→ **Work order**
From the entries below, gather each line containing the word "netlist".

→ **Input records**

┌────────

==> src/rtl/sub_pkg.sv <==
// +-------------------------------------------------------------------------+
// | sub_pkg: shared FSM state type and sizing helper for the subtractor.    |
// | Revision: 1.0                                                           |
// +-------------------------------------------------------------------------+
`default_nettype none

package sub_pkg;

    typedef enum logic [1:0] {IDLE, CALC, DONE} sub_state_t;

    function automatic int chunk_count(input int width, input int chunk);
        return width / chunk;
    endfunction

endpackage

`default_nettype wire

==> src/rtl/sub_chunk.sv <==
// +-------------------------------------------------------------------------+
// | sub_chunk: combinational CHUNK-bit subtract with borrow in and out.     |
// | Revision: 1.0                                                           |
// +-------------------------------------------------------------------------+
`default_nettype none

module sub_chunk #(
    parameter int CHUNK = 8
) (
    input  logic [CHUNK-1:0] a,
    input  logic [CHUNK-1:0] b,
    input  logic             bin,
    output logic [CHUNK-1:0] d,
    output logic             bout
);

    // One extra bit so the borrow falls out as the MSB of the difference.
    assign {bout, d} = {1'b0, a} - {1'b0, b} - {{CHUNK{1'b0}}, bin};

endmodule

`default_nettype wire

==> src/rtl/sub_borrow_multicycle.sv <==
// +-------------------------------------------------------------------------+
// | sub_borrow_multicycle: WIDTH-bit subtractor processing CHUNK bits per   |
// | clock with a registered borrow ripple and valid/ready handshakes.       |
// | Revision: 1.0                                                           |
// +-------------------------------------------------------------------------+
`default_nettype none

module sub_borrow_multicycle
    import sub_pkg::*;
#(
    parameter int WIDTH = 32,
    parameter int CHUNK = 8
) (
    input  logic             clk,
    input  logic             rst,
    input  logic [WIDTH-1:0] in0,
    input  logic [WIDTH-1:0] in1,
    input  logic             borrow_in,
    input  logic             in_valid,
    output logic             in_ready,
    output logic [WIDTH-1:0] diff,
    output logic             borrow_out,
    output logic             overflow,
    output logic             out_valid,
    input  logic             out_ready
);

    localparam int NCHUNK = chunk_count(WIDTH, CHUNK);
    localparam int IDX_W  = (NCHUNK > 1) ? $clog2(NCHUNK) : 1;
    localparam logic [IDX_W-1:0] c_LAST_IDX = IDX_W'(NCHUNK - 1);

    generate
        if ((WIDTH % CHUNK) != 0 || CHUNK < 1) begin : g_bad_params
            $error("sub_borrow_multicycle: WIDTH must be a multiple of CHUNK");
        end
    endgenerate

    sub_state_t       r_state;
    sub_state_t       w_next_state;
    logic [IDX_W-1:0] r_idx;
    logic             r_borrow;
    logic [WIDTH-1:0] r_a;
    logic [WIDTH-1:0] r_b;
    logic [WIDTH-1:0] r_diff;
    logic             r_borrow_out;
    logic             r_overflow;

    logic [CHUNK-1:0] w_a_chunk;
    logic [CHUNK-1:0] w_b_chunk;
    logic [CHUNK-1:0] w_d;
    logic             w_bout;
    logic             w_last;

    assign w_a_chunk = r_a[r_idx*CHUNK +: CHUNK];
    assign w_b_chunk = r_b[r_idx*CHUNK +: CHUNK];
    assign w_last    = (r_idx == c_LAST_IDX);

    sub_chunk #(
        .CHUNK (CHUNK)
    ) u_sub_chunk (
        .a    (w_a_chunk),
        .b    (w_b_chunk),
        .bin  (r_borrow),
        .d    (w_d),
        .bout (w_bout)
    );

    always_ff @(posedge clk or posedge rst) begin
        if (rst) begin
            r_state <= IDLE;
        end else begin
            r_state <= w_next_state;
        end
    end

    always_comb begin
        w_next_state = r_state;
        in_ready     = 1'b0;
        out_valid    = 1'b0;
        case (r_state)
            IDLE: begin
                in_ready = 1'b1;
                if (in_valid) begin
                    w_next_state = CALC;
                end
            end
            CALC: begin
                if (w_last) begin
                    w_next_state = DONE;
                end
            end
            DONE: begin
                out_valid = 1'b1;
                if (out_ready) begin
                    w_next_state = IDLE;
                end
            end
            default: begin
                w_next_state = IDLE;
            end
        endcase
    end

    always_ff @(posedge clk or posedge rst) begin
        if (rst) begin
            r_idx        <= '0;
            r_borrow     <= 1'b0;
            r_a          <= '0;
            r_b          <= '0;
            r_diff       <= '0;
            r_borrow_out <= 1'b0;
            r_overflow   <= 1'b0;
        end else begin
            case (r_state)
                IDLE: begin
                    if (in_valid) begin
                        r_a      <= in0;
                        r_b      <= in1;
                        r_borrow <= borrow_in;
                        r_idx    <= '0;
                    end
                end
                CALC: begin
                    r_diff[r_idx*CHUNK +: CHUNK] <= w_d;
                    r_borrow <= w_bout;
                    r_idx    <= r_idx + 1'b1;
                    // Top chunk's MSB is the result sign bit.
                    if (w_last) begin
                        r_borrow_out <= w_bout;
                        r_overflow   <= (r_a[WIDTH-1] != r_b[WIDTH-1]) &&
                                        (w_d[CHUNK-1] != r_a[WIDTH-1]);
                    end
                end
                default: begin
                end
            endcase
        end
    end

    assign diff       = r_diff;
    assign borrow_out = r_borrow_out;
    assign overflow   = r_overflow;

endmodule

`default_nettype wire

==> config.mk <==
export PLATFORM = sky130hd
export DESIGN_NAME = sub_borrow_multicycle
export DESIGN_NICKNAME = d
export VERILOG_FILES = /design/src/rtl/sub_pkg.sv /design/src/rtl/sub_chunk.sv /design/src/rtl/sub_borrow_multicycle.sv
export SDC_FILE = /design/constraint.sdc
export NUM_CORES = 1
export LEC_CHECK = 0
export CAP_MARGIN = 20
export CORE_ASPECT_RATIO = 0.5
export CORE_MARGIN = 3
export CORE_UTILIZATION = 25
export DETAILED_ROUTE_END_ITERATION = 8
export HOLD_SLACK_MARGIN = 0.05
export PLACE_DENSITY = 0.47
export SETUP_SLACK_MARGIN = 0.05
export SLEW_MARGIN = 10
export SYNTH_ARGS = -nofsm -noshare
export SYNTH_HDL_FRONTEND = slang
export SYNTH_SLANG_ARGS = --single-unit
==> constraint.sdc <==
create_clock -name clk -period 4 [get_ports clk]
set_input_delay 0.6 -clock clk [delete_from_list [all_inputs] [get_ports clk]]
set_output_delay 0.6 -clock clk [all_outputs]
set_load 0.02 [all_outputs]
==> results.toml <==
[outcome]
outcome = "finished, final reports clean"

[die]
rows = 34
initial_core_util_pct = 26.3
die_h_um = 103
core_area_mm2 = 0.0179
die_w_um = 200
die_area_mm2 = 0.0206
io_pins = 105

[sta]
max_slew_margin_pct = 32.4
fmax_ghz = 0.293
max_slew.worst_pin.slew_ps = 1010
rsz0062_at_grt = "false"
finalCritPeriodShare_pct = 85.5
setup-violations-final = 0
drv_slew = 0
clock_skew_ps = 12.8
hold_viol_final = 0
finalSetupTns_ps = 0
min_period_ps = 3420

[synthesis]
syn_area_mm2 = 0.00471
synth_cell_type_count = 33
synth-compound-area-share_pct = 8.90
syn_inst = 324
synthSimpleGateAreaFrac_pct = 3.56
yosysWarnings = 0
syn_nets = 413
ys_ff_latch = 103
synthArstFlopShare_pct = 100
syn_avg_cell_area_um2 = 14.5
synth_top_family_by_area = "multiplexers"
synthMuxAreaShare_pct = 22.9
synth_top_flop_cell = "dfrtp_1"
synth-edff-count = 0
synth_fa_ha_area_share_pct = 5.63
yosys.area_share.xor_xnor_pct = 1.30
synth-seq-area-share_pct = 54.7

[layout]
syn_to_final_growth_pct = 35.8
nNetsFinal = 524
drive_above_1_share_pct = 25.7
fin_util_pct = 35.7
n_fill_cell = 1748
fin_area_mm2 = 0.00640
antenna_cells = 0

[setup_path]
cp_common_cell = "ha_1"
worstSetupPathType = "reg2reg"
slowest_stage = "dfrtp_1"
critPathCaptureType = "register"
cpPeakStageDelay_ps = 590
worstRegToRegCells = 11
rrSetupSlack_ps = 580
critPathLaunchType = "register"
r2r_end = "overflow$_DFFE_PP0P_"
timing.rr.start = "r_idx[0]$_DFFE_PP0P_"
crit_path_max_fanout = 9
critPathRequiredTime_ps = 4270
timing.critical_path.cells = "buf_12 -> mux4_2 -> ha_1 -> inv_1 -> ha_1 -> a21oi_1 -> nand2_2 -> a221oi_2 -> xnor2_1 -> or3b_1 -> a41oi_2"
cp.arrival_ps = 3690

[placement]
place_congestion = 0.678
portBuffers = 104
placed_area_mm2 = 0.00611
post-dp-hpwl_um = 9220

[clock_network]
cts_buffers = 9
path_clk_slew_ps = 70
insertion_delay_ps = 350
hold_buffers = 0
cts_tree = "built"
clock_path_buffers = 2
cts_resized = 0
cts_sinks = 103
clockRootBuffer = "clkbuf_16"
htreeDepth = 3
cts_setup_buffers = 0

[global_route]
grt_overflow = 0
grt_pass1_vias = 3296
grt_max_degree = 57
grt_pass1_wl_um = 19400
antenna_found_initial = 0
grt_use_total_pct = 12.3

[drt]
wire_per_inst_um = 17.6
vias_per_cell = 4.43
drt_wl_total_um = 12200
detail-route-antenna-nets = 0
firstDrtPassIters = 4
drt_iter0_drc = 89
drc = 0
route.vias.total = 3066

[min_path]
hold_path.class = "reg2reg"
min_from = "r_b[18]$_DFFE_PP0P_"
min_path_cells = 1
min_to = "r_b[18]$_DFFE_PP0P_"

[job]
drv_cap = 0
-- cell families (layout without fill, tap and decap cells) --
group,Yosys count,after routing
flip-flops,103,103
XOR/XNOR,7,7
buffers and inverters,37,153
multiplexers,80,80
AND/OR/NAND/NOR,25,25
adder cells (fa/ha/maj),20,20
AO/OA/AOI/OAI,52,52
-- synthesized netlist by cell type (all sizes together) (2+ instances only) --
cell / count / share of area (%)
o21bai: 3 / 0.48
mux4: 16 / 7.6
a22o: 32 / 5.9
dfrtp: 103 / 55
clkbuf: 7 / 0.56
fa: 2 / 0.85
ha: 18 / 4.8
nand2: 8 / 0.69
a211oi: 2 / 0.32
nor2: 2 / 0.16
mux2: 64 / 15
nor4b: 3 / 0.96
inv: 24 / 1.9
o21ai: 4 / 0.42
nand2b: 4 / 0.53
xor2: 2 / 0.37
a21oi: 7 / 0.74
buf: 6 / 0.50
xnor2: 5 / 0.93
-- worst max path at each step --
| stage | cells after the start | slack [ps] | from | endpoint |
|---|---|---|---|---|
| 2_1_floorplan | 12 | 200 | r_idx[0]$_DFFE_PP0P_ | overflow$_DFFE_PP0P_ |
| 5_1_grt | 11 | 330 | r_idx[0]$_DFFE_PP0P_ | overflow$_DFFE_PP0P_ |
| 3_3_place_gp | 10 | 620 | r_idx[0]$_DFFE_PP0P_ | borrow_out$_DFFE_PP0P_ |
| 4_1_cts | 11 | 550 | r_idx[0]$_DFFE_PP0P_ | overflow$_DFFE_PP0P_ |
| 6_report | 11 | 580 | r_idx[0]$_DFFE_PP0P_ | overflow$_DFFE_PP0P_ |
| 3_5_place_dp | 11 | 570 | r_idx[0]$_DFFE_PP0P_ | overflow$_DFFE_PP0P_ |
-- registers in the layout, summed over array words and instances (netlist names) --
register / cells
r_state: 2
diff: 32
borrow_out: 1
r_a: 32
overflow: 1
r_idx: 2
r_b: 32
r_borrow: 1
-- final cells by class --
class                      instances  area (um2)  share of cell area [%]
clock buffer                      10         229                    3.58
clock inverter                     6        53.8                   0.841
inverter                          24        92.6                    1.45
multi-input combinational        184        2000                    31.2
sequential                       103        2580                    40.3
tap                              252         315                    4.93
timing repair buffer             113        1130                    17.7
-- per-stage QoR --
stage          hold WS, ps  setup slack, ps  std cells
5_1_grt                525              326        692
6_report               505              581        692
3_3_place_gp           489              620        676
4_1_cts                510              546        692
3_5_place_dp           493              566        676
2_1_floorplan          475              204        324
-- layout by cell type, fill, tap and decap left out, drive strengths merged, types with 7 or more instances in the layout --
cell type	instances
clkdlybuf4s50	104
dfrtp	103
mux2	64
a22o	32
inv	26
ha	18
mux4	16
clkbuf	10
buf	9
nand2	8
a21oi	7
-- metal layers --
layer	share of wire, %	up-vias	GRT usage, %
met5	0	-	0
met4	0.94	0	3.31
met3	3.6	8	3.09
met2	46	45	19.2
met1	50	1601	17.2
li1	-	1412	-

└────────

→ **Task answer**
-- synthesized netlist by cell type (all sizes together) (2+ instances only) --
-- registers in the layout, summed over array words and instances (netlist names) --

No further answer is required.